Protect your company against claims of ageism
As an employer, you understand the importance of treating your employees fairly. You would never give preference to a team member because of their gender or their race, because discrimination based on those characteristics is prohibited. But age discrimination is also prohibited – and may be more prevalent than you think.
Pro Tip: 3 reasons why ageism goes underreported in workplace.
The 2019 Hiscox Ageism in the Workplace Study™ surveyed 400 workers aged 40 and over about their experiences with age discrimination. The survey found that ageism is a common – and growing – problem, with significant costs for businesses. But there are ways to protect your business and employees from the repercussions of age discrimination.
The aging of the American workforce
Twenty-five percent of American workers will be age 55 and older in 2024, per the Bureau of Labor Statistics, and discrimination based on age is on the rise.
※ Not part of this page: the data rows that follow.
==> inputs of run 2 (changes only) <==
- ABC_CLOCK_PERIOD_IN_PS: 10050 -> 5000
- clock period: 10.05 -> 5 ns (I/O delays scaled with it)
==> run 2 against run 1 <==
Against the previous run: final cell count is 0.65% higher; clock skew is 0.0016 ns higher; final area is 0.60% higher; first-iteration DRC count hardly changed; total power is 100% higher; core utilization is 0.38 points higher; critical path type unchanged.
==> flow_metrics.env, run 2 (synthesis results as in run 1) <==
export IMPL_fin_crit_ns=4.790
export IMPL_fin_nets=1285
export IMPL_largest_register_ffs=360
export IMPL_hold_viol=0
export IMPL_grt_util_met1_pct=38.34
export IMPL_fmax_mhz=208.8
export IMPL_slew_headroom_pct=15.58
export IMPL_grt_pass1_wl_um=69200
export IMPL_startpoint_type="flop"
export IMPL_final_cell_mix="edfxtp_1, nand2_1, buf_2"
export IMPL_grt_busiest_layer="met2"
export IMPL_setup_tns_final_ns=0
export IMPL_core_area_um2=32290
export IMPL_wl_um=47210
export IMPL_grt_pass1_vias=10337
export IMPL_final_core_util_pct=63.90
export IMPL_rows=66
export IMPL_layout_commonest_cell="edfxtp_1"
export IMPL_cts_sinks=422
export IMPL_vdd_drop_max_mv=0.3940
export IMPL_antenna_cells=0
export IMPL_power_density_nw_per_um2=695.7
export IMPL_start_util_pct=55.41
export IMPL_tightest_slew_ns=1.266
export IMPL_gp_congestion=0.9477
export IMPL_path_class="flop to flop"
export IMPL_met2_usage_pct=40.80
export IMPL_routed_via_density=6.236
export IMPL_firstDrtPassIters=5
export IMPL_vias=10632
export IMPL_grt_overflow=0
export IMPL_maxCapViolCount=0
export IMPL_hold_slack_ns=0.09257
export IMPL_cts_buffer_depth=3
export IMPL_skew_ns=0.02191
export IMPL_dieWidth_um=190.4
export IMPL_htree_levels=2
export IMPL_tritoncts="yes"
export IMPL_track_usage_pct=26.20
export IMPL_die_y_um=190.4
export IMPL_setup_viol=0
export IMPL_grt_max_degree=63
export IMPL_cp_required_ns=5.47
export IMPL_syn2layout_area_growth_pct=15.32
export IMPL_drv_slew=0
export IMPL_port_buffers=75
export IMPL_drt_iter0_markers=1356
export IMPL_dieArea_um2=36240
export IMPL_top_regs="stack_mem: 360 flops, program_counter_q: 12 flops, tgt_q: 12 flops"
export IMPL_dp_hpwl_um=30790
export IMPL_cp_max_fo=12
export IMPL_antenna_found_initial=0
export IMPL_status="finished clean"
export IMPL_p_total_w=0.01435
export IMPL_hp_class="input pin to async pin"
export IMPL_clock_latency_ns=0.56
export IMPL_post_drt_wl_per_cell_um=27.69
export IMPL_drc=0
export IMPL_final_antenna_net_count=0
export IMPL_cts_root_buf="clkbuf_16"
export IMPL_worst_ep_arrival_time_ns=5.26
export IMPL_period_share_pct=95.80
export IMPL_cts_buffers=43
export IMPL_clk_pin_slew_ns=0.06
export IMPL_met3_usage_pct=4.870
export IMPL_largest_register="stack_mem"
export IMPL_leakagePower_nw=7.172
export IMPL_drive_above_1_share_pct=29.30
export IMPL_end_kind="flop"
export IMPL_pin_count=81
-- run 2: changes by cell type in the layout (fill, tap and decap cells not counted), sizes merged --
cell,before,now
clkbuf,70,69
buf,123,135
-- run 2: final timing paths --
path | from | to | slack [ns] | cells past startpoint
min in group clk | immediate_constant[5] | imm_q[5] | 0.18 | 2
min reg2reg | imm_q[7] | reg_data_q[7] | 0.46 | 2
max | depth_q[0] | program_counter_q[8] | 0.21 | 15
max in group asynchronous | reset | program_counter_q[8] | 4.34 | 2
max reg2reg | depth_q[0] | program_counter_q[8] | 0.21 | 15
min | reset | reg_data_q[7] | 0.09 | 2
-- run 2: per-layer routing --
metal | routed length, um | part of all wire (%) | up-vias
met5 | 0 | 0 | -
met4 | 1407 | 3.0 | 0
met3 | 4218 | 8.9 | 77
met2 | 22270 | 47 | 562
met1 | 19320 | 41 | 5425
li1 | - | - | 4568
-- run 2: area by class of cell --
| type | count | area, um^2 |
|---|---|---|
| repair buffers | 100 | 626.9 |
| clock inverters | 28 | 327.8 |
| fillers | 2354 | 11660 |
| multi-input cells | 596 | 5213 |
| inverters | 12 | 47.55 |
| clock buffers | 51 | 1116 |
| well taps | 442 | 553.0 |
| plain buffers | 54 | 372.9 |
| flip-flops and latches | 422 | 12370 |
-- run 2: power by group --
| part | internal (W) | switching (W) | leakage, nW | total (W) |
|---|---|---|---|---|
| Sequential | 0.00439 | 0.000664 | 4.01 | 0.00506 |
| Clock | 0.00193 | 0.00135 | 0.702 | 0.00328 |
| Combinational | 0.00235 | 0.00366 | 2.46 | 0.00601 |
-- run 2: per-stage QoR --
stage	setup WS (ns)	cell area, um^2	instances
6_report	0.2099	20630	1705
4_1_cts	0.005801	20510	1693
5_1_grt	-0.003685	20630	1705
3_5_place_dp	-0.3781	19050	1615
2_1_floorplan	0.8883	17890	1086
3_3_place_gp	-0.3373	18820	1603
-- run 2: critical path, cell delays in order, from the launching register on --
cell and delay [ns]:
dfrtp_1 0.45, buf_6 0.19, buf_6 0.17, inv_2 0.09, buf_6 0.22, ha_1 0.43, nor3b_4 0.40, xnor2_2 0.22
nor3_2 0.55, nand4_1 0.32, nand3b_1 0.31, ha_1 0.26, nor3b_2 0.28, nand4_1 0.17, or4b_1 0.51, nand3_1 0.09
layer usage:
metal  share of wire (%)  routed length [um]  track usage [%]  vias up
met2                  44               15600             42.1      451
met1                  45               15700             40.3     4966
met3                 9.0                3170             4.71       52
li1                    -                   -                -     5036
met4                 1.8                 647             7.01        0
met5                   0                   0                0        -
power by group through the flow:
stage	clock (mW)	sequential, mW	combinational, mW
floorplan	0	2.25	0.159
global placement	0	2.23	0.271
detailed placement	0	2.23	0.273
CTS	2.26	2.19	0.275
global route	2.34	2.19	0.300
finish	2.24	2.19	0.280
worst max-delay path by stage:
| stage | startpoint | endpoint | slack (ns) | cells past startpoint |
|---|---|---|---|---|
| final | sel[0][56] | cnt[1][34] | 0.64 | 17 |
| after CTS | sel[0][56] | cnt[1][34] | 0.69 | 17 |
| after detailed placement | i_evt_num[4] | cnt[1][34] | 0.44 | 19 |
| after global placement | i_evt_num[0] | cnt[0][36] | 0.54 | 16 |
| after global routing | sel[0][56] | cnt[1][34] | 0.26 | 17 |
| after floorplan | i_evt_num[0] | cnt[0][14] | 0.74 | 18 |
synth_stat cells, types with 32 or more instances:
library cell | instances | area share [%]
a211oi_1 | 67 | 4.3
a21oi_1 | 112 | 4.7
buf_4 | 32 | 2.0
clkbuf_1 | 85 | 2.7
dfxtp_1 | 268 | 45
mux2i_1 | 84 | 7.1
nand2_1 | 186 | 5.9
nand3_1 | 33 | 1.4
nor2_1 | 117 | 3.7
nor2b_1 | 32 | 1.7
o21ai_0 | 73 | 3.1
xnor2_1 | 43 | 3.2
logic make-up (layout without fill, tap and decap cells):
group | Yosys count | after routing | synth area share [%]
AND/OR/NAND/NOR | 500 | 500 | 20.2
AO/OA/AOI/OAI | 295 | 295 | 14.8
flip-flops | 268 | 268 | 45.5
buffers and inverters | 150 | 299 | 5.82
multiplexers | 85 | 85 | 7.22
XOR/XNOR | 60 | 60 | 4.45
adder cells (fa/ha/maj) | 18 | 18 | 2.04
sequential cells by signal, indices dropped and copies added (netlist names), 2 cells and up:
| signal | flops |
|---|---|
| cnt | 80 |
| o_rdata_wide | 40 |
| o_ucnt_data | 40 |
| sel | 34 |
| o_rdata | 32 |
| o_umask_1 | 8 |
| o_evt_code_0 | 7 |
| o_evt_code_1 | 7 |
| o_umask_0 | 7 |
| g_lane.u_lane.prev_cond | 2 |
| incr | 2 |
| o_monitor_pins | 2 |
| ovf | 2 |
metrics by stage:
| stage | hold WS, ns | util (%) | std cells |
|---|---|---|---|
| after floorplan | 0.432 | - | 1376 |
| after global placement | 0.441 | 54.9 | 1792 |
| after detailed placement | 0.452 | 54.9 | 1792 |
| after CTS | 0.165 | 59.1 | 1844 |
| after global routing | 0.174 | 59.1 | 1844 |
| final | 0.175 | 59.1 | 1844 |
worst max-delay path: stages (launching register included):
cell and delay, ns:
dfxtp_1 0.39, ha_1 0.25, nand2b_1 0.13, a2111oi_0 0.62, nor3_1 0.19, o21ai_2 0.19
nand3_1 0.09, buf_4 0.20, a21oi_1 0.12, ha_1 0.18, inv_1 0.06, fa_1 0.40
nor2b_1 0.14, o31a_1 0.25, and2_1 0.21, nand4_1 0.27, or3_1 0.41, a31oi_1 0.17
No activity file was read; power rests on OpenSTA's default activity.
## src/shared/ucp_cfg.svh

```systemverilog
// Purpose: Offsets, field positions, reset values and counts of the cell output port
// Assumes: Byte addresses on a 32-bit classic Wishbone bus
// Notes: Definitions only
`ifndef UCP_CFG_SVH
`define UCP_CFG_SVH

// Register byte offsets
`define UCP_OFF_CTRL 8'h00
`define UCP_OFF_STATUS 8'h04
`define UCP_OFF_DATA 8'h08

// Control register fields
`define UCP_CTRL_PHY 0
`define UCP_CTRL_BYTE 1
`define UCP_CTRL_LVL2 2
`define UCP_CTRL_EXTCLK 3
`define UCP_CTRL_ADDR_LO 4
`define UCP_CTRL_ADDR_HI 8
`define UCP_CTRL_EN 9
`define UCP_CTRL_W 10
`define UCP_CTRL_RST 10'h000

// Status register fields
`define UCP_STAT_CNT_HI 5
`define UCP_STAT_BUSY 6
`define UCP_STAT_READY 7
`define UCP_STAT_CELLS_LO 16

// Cell geometry: fifo words per cell and index of the last link beat of a cell
`define UCP_CELL_WORDS 6'h1B
`define UCP_LAST_BEAT16 6'h1A
`define UCP_LAST_BEAT8 6'h34

`endif

```

## src/shared/ucp_pkg.sv

```systemverilog
// Purpose: Types shared by the cell output port files
// Assumes: Constants live in ucp_cfg.svh
// Notes: Types only
package ucp_pkg;
	// One fifo word and one link word
	typedef logic [15:0] ucp_word_t;
	// Multi-PHY address on the link
	typedef logic [4:0] ucp_addr_t;
	// Transmit sequencer states
	typedef enum logic [0:0] {UCP_IDLE, UCP_SEND} ucp_state_t;
endpackage : ucp_pkg

```

## src/design/ucp_cell_out.sv

```systemverilog
// Purpose: Outgoing half of a dual-role cell bus port, ATM-end or PHY-end
// Assumes: 100 MHz i_clock; link clock either made here or sampled from the pin
// Notes: Software pushes cells word by word; 8-bit mode packs two bytes per word
//
// Summary of operation
// Link clock: internal half-rate or external input
// PHY mode uses five-bit address; ATM ignores
// Sixteen-bit bus, low byte only in 8-bit
// Level 2 floats data, parity, marker between cells
// Odd parity over active data bits
// Start marker high with first word
// ATM: PHY raises clav for whole cell
// PHY: ATM-end enable low, sampling follows
// ATM: enable output low while data valid
// PHY: clav output when full cell held
// Transmit role in ATM, receive in PHY
// Enables active low, rising link edge
// PHY answers only its own address
//
// The address map and register access over Wishbone were left to the implementer.
`timescale 1ns/1ps
`include "ucp_cfg.svh"
module ucp_cell_out (
	input wire logic i_clock,
	input wire logic i_rst,
	// Classic Wishbone slave
	input wire logic i_wb_cyc,
	input wire logic i_wb_stb,
	input wire logic i_wb_we,
	input wire logic [7:0] i_wb_adr,
	input wire logic [3:0] i_wb_sel,
	input wire logic [31:0] i_wb_dat,
	output logic o_wb_ack,
	output logic [31:0] o_wb_dat,
	// Link clock pin, three signals
	input wire logic i_cell_out_clock,
	output logic o_cell_out_clock,
	output logic o_cell_out_clock_oe,
	// Link pins
	input wire ucp_pkg::ucp_addr_t i_cell_out_phy_address,
	input wire logic i_cell_out_handshake_in,
	output ucp_pkg::ucp_word_t o_cell_out_bus,
	output logic o_cell_out_bus_oe,
	output logic o_cell_out_parity,
	output logic o_cell_out_parity_oe,
	output logic o_cell_out_start_marker,
	output logic o_cell_out_start_marker_oe,
	output logic o_cell_out_handshake_out
);
	import ucp_pkg::*;

	// Configuration and status registers
	logic [`UCP_CTRL_W-1:0] ctrl_ff;  // Mode, width, level, clock source, address, enable
	logic [15:0] cells_ff;  // Cells sent, wraps
	logic ack_ff;  // Bus answer
	logic [31:0] rdat_ff;  // Registered read data

	// Input synchronisers, two stages each
	logic clk_s1_ff, clk_s2_ff, clk_prev_ff;
	logic hs_s1_ff, hs_s2_ff;
	ucp_addr_t adr_s1_ff, adr_s2_ff;

	// Link clock generator
	logic clk_int_ff;  // Half-rate clock when made here
	logic clk_oe_ff;  // Pin driven only in internal mode

	// Sequencer
	ucp_state_t state_ff;
	logic [5:0] beat_ff;  // Beat within the cell
	logic [5:0] pops_ff;  // Fifo words already taken for this cell
	logic sel_ff;  // PHY mode: this port is selected
	ucp_word_t bus_ff;
	logic par_ff, soc_ff, oe_ff, hs_out_ff;

	// Fifo wires
	ucp_word_t head;
	logic fifo_in_ready, fifo_out_valid;
	logic [5:0] fifo_count;

	// Decoded configuration
	wire phy_mode = ctrl_ff[`UCP_CTRL_PHY];
	wire byte_mode = ctrl_ff[`UCP_CTRL_BYTE];
	wire level2 = ctrl_ff[`UCP_CTRL_LVL2];
	wire ext_clk = ctrl_ff[`UCP_CTRL_EXTCLK];
	wire enabled = ctrl_ff[`UCP_CTRL_EN];
	wire [4:0] own_addr = ctrl_ff[`UCP_CTRL_ADDR_HI:`UCP_CTRL_ADDR_LO];

	// Bus decode
	wire wb_req = i_wb_cyc & i_wb_stb & ~ack_ff;
	wire hit_ctrl = (i_wb_adr == `UCP_OFF_CTRL);
	wire hit_stat = (i_wb_adr == `UCP_OFF_STATUS);
	wire hit_data = (i_wb_adr == `UCP_OFF_DATA);
	wire data_wr = wb_req & i_wb_we & hit_data;
	// A data write waits for fifo room: this is the back-pressure to software
	wire wb_take = wb_req & (~data_wr | fifo_in_ready);
	wire push = data_wr & fifo_in_ready & (i_wb_sel[1:0] == 2'h3);
	wire ctrl_wr = wb_take & i_wb_we & hit_ctrl;

	// Link clock event: internal clock about to fall, or a seen external rise
	// Outputs change mid-period internally, giving the far end half a period of setup
	wire ext_rise = clk_s2_ff & ~clk_prev_ff;
	wire tick = ext_clk ? ext_rise : clk_int_ff;
	wire fire = tick & enabled;

	// Handshake input meaning depends on role
	wire far_clav = hs_s2_ff;
	wire far_enb_low = ~hs_s2_ff;
	wire addr_match = (adr_s2_ff == own_addr);

	// Words of the current cell still in the fifo are not free for the next one
	wire in_send = (state_ff == UCP_SEND);
	wire [5:0] words_left = in_send ? (`UCP_CELL_WORDS - pops_ff) : 6'h00;
	wire [5:0] avail = fifo_count - words_left;
	wire cell_ready = (avail >= `UCP_CELL_WORDS) & fifo_out_valid;

	// Start: ATM needs far clav, PHY needs selection and enable low
	wire start_atm = ~phy_mode & far_clav;
	wire start_phy = phy_mode & sel_ff & far_enb_low;
	wire start_ok = cell_ready & (start_atm | start_phy);
	// PHY mode pauses mid-cell while the ATM-end lifts its enable
	wire adv_ok = ~phy_mode | far_enb_low;
	wire drive = fire & (in_send ? adv_ok : start_ok);
	wire [5:0] beat = in_send ? beat_ff : 6'h00;
	wire [5:0] last_beat = byte_mode ? `UCP_LAST_BEAT8 : `UCP_LAST_BEAT16;
	wire is_last = (beat == last_beat);
	wire pop = drive & (~byte_mode | beat[0] | is_last);

	// Link word: full word, or alternating low then high byte
	wire [7:0] byte_sel = beat[0] ? head[15:8] : head[7:0];
	wire [15:0] nxt_bus = byte_mode ? {8'h00, byte_sel} : head;
	wire nxt_par = byte_mode ? ~(^byte_sel) : ~(^head);
	// Between cells level 1 keeps driving, level 2 floats
	wire idle_oe = ~level2;
	wire clav_out = cell_ready & addr_match;

	// Status word
	wire [31:0] stat_word = {cells_ff, 8'h00, cell_ready, in_send, fifo_count};
	wire [31:0] ctrl_word = {22'h000000, ctrl_ff};
	wire [31:0] nxt_rdat = hit_ctrl ? ctrl_word : (hit_stat ? stat_word : 32'h00000000);

	// Pin synchronisers; first stages feed only second stages
	always_ff @(posedge i_clock or posedge i_rst) begin
		if (i_rst) begin
			clk_s1_ff <= 1'b0;
			clk_s2_ff <= 1'b0;
			clk_prev_ff <= 1'b0;
			hs_s1_ff <= 1'b0;
			hs_s2_ff <= 1'b0;
			adr_s1_ff <= '0;
			adr_s2_ff <= '0;
		end else begin
			clk_s1_ff <= i_cell_out_clock;
			clk_s2_ff <= clk_s1_ff;
			clk_prev_ff <= clk_s2_ff;
			hs_s1_ff <= i_cell_out_handshake_in;
			hs_s2_ff <= hs_s1_ff;
			adr_s1_ff <= i_cell_out_phy_address;
			adr_s2_ff <= adr_s1_ff;
		end
	end

	// Internal link clock: toggles every cycle, i.e. half the system clock
	always_ff @(posedge i_clock or posedge i_rst) begin
		if (i_rst) begin
			clk_int_ff <= 1'b0;
			clk_oe_ff <= 1'b0;
		end else begin
			clk_int_ff <= ~ext_clk & ~clk_int_ff;
			clk_oe_ff <= ~ext_clk;
		end
	end

	// Wishbone answer: one cycle after the request is taken, dropped the cycle after
	always_ff @(posedge i_clock or posedge i_rst) begin
		if (i_rst) begin
			ack_ff <= 1'b0;
			rdat_ff <= 32'h00000000;
		end else begin
			ack_ff <= wb_take;
			if (wb_take) rdat_ff <= nxt_rdat;
		end
	end

	// Control register, byte lanes 0 and 1
	always_ff @(posedge i_clock or posedge i_rst) begin
		if (i_rst) begin
			ctrl_ff <= `UCP_CTRL_RST;
		end else if (ctrl_wr) begin
			if (i_wb_sel[0]) ctrl_ff[7:0] <= i_wb_dat[7:0];
			if (i_wb_sel[1]) ctrl_ff[`UCP_CTRL_W-1:8] <= i_wb_dat[`UCP_CTRL_W-1:8];
		end
	end

	// PHY selection: address seen while the enable is high picks the next sender
	always_ff @(posedge i_clock or posedge i_rst) begin
		if (i_rst) begin
			sel_ff <= 1'b0;
		end else if (~phy_mode) begin
			sel_ff <= 1'b0;
		end else if (fire & ~far_enb_low & ~in_send) begin
			sel_ff <= addr_match;
		end
	end

	// Sequencer state, beat and pop counters
	always_ff @(posedge i_clock or posedge i_rst) begin
		if (i_rst) begin
			state_ff <= UCP_IDLE;
			beat_ff <= 6'h00;
			pops_ff <= 6'h00;
			cells_ff <= 16'h0000;
		end else if (drive) begin
			case (state_ff)
				UCP_IDLE: begin
					state_ff <= UCP_SEND;
					beat_ff <= 6'h01;
					pops_ff <= 6'(pop);
				end
				UCP_SEND: begin
					if (is_last) begin
						// Cell done; a new one may start on the next link edge
						state_ff <= UCP_IDLE;
						beat_ff <= 6'h00;
						pops_ff <= 6'h00;
						cells_ff <= cells_ff + 16'h0001;
					end else begin
						beat_ff <= beat_ff + 6'h01;
						pops_ff <= pops_ff + 6'(pop);
					end
				end
				default: begin
					state_ff <= UCP_IDLE;
				end
			endcase
		end
	end

	// Link outputs, updated on the link event, or every cycle while the port is disabled
	always_ff @(posedge i_clock or posedge i_rst) begin
		if (i_rst) begin
			bus_ff <= 16'h0000;
			par_ff <= 1'b1;
			soc_ff <= 1'b0;
			oe_ff <= 1'b0;
			hs_out_ff <= 1'b1;
		end else if (drive) begin
			bus_ff <= nxt_bus;
			par_ff <= nxt_par;
			soc_ff <= (beat == 6'h00);
			oe_ff <= 1'b1;
			hs_out_ff <= phy_mode ? clav_out : 1'b0;
		end else if (fire & ~in_send) begin
			// Idle between cells: marker off, enable high or clav answer
			bus_ff <= 16'h0000;
			par_ff <= 1'b1;
			soc_ff <= 1'b0;
			oe_ff <= idle_oe;
			hs_out_ff <= phy_mode ? clav_out : 1'b1;
		end else if (fire) begin
			// Paused mid-cell: data held, clav still answers polls
			hs_out_ff <= clav_out;
		end else if (~enabled) begin
			oe_ff <= 1'b0;
			soc_ff <= 1'b0;
			hs_out_ff <= ~phy_mode;
		end
	end

	// Cell fifo, filled by software, drained by the sequencer
	ucp_fifo #(
		.WIDTH(16),
		.DEPTH(32)
	) u_fifo (
		.i_clock(i_clock),
		.i_rst(i_rst),
		.i_valid(push),
		.o_ready(fifo_in_ready),
		.i_data(i_wb_dat[15:0]),
		.o_valid(fifo_out_valid),
		.i_ready(pop),
		.o_data(head),
		.o_count(fifo_count)
	);

	// Port outputs, each straight from a flip-flop
	assign o_wb_ack = ack_ff;
	assign o_wb_dat = rdat_ff;
	assign o_cell_out_clock = clk_int_ff;
	assign o_cell_out_clock_oe = clk_oe_ff;
	assign o_cell_out_bus = bus_ff;
	assign o_cell_out_bus_oe = oe_ff;
	assign o_cell_out_parity = par_ff;
	assign o_cell_out_parity_oe = oe_ff;
	assign o_cell_out_start_marker = soc_ff;
	assign o_cell_out_start_marker_oe = oe_ff;
	assign o_cell_out_handshake_out = hs_out_ff;
endmodule : ucp_cell_out

```

## src/design/ucp_fifo.sv

```systemverilog
// Purpose: Word FIFO between the register bus and the link sequencer
// Assumes: Single clock, asynchronous active-high reset
// Notes: Full and empty are exact; count is visible for cell accounting
`timescale 1ns/1ps
module ucp_fifo #(
	parameter int WIDTH = 16,
	parameter int DEPTH = 32
) (
	input wire logic i_clock,
	input wire logic i_rst,
	input wire logic i_valid,
	output logic o_ready,
	input wire logic [WIDTH-1:0] i_data,
	output logic o_valid,
	input wire logic i_ready,
	output logic [WIDTH-1:0] o_data,
	output logic [$clog2(DEPTH):0] o_count
);
	localparam int AW = $clog2(DEPTH);
	logic [WIDTH-1:0] mem [DEPTH];  // Storage array
	logic [AW-1:0] wr_ptr_ff;  // Next slot to write
	logic [AW-1:0] rd_ptr_ff;  // Oldest word
	logic [AW:0] count_ff;  // Words held
	wire do_push = i_valid & o_ready;
	wire do_pop = i_ready & o_valid;

	// Ready and valid follow the count directly
	assign o_ready = (count_ff != (AW+1)'(DEPTH));
	assign o_valid = (count_ff != '0);
	assign o_data = mem[rd_ptr_ff];
	assign o_count = count_ff;

	// Storage needs no reset; only written slots are ever read
	always_ff @(posedge i_clock) begin
		if (do_push) begin
			mem[wr_ptr_ff] <= i_data;
		end
	end

	// Pointers wrap at DEPTH, which is a power of two
	always_ff @(posedge i_clock or posedge i_rst) begin
		if (i_rst) begin
			wr_ptr_ff <= '0;
			rd_ptr_ff <= '0;
			count_ff <= '0;
		end else begin
			if (do_push) wr_ptr_ff <= wr_ptr_ff + 1'b1;
			if (do_pop) rd_ptr_ff <= rd_ptr_ff + 1'b1;
			count_ff <= count_ff + (AW+1)'(do_push) - (AW+1)'(do_pop);
		end
	end
endmodule : ucp_fifo

```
The Equal Employment Opportunity Commission (EEOC) defines age discrimination as treating an applicant or employee less favorably because they are age 40 or older, and the practice is forbidden by law. But the problem continues to grow. There were 18,276 cases of age discrimination charges filed with the EEOC in 2017 – double the number filed in 1990.
Besides being inherently unfair and a drag on morale, ageism can be expensive for employers. Employers paid $810.4 million to settle age discrimination charges filed with the EEOC between 2010 and 2018, not including the costs of litigation. There are also indirect costs associated with the lost value associated with experienced workers and decreased employee morale.
Three steps to combating ageism in your company
How can employers protect themselves and their employees from age discrimination? Try this three-step process.
Prevent ageism from happening in the first place by educating your employees. Some people may not even realize they’re discriminating when, for example, they steer technology-centric projects toward younger staff. By providing your team with examples of what ageism looks like, you may prevent it from happening and also help witnesses recognize it if it does occur.
Our survey found that 62% of respondents hadn’t received age discrimination training of any kind in the previous 12 months. Yet educated employees can serve as a kind of 'early warning system' on ageism in the workplace by alerting management of potential bias early on.
In addition to providing training, companies should demonstrate a culture of inclusion that starts at the top. Any violation of anti-discrimination policies should be addressed swiftly and decisively.
Detect ageism early, before it becomes an issue. Watch for signs that older workers are being excluded from projects or teams, or that they’re being harassed. Be sure workers of all ages are appropriately represented in hiring, promotions, and layoffs.
Conducting anonymous employee surveys is a good way to find out if older employees feel they are being overlooked, or if instances of ageism are being observed but not reported.
Mitigate the effect of ageism if it happens. Address any reports – or even rumors – by conducting an immediate, thorough investigation. Interviews with the parties involved and any witnesses should be conducted in conjunction with HR. Consult with corporate counsel if you have concerns about interviewing appropriately.
Maintaining the appropriate level of liability insurance will protect your company and management against the financial impact of an age discrimination claim.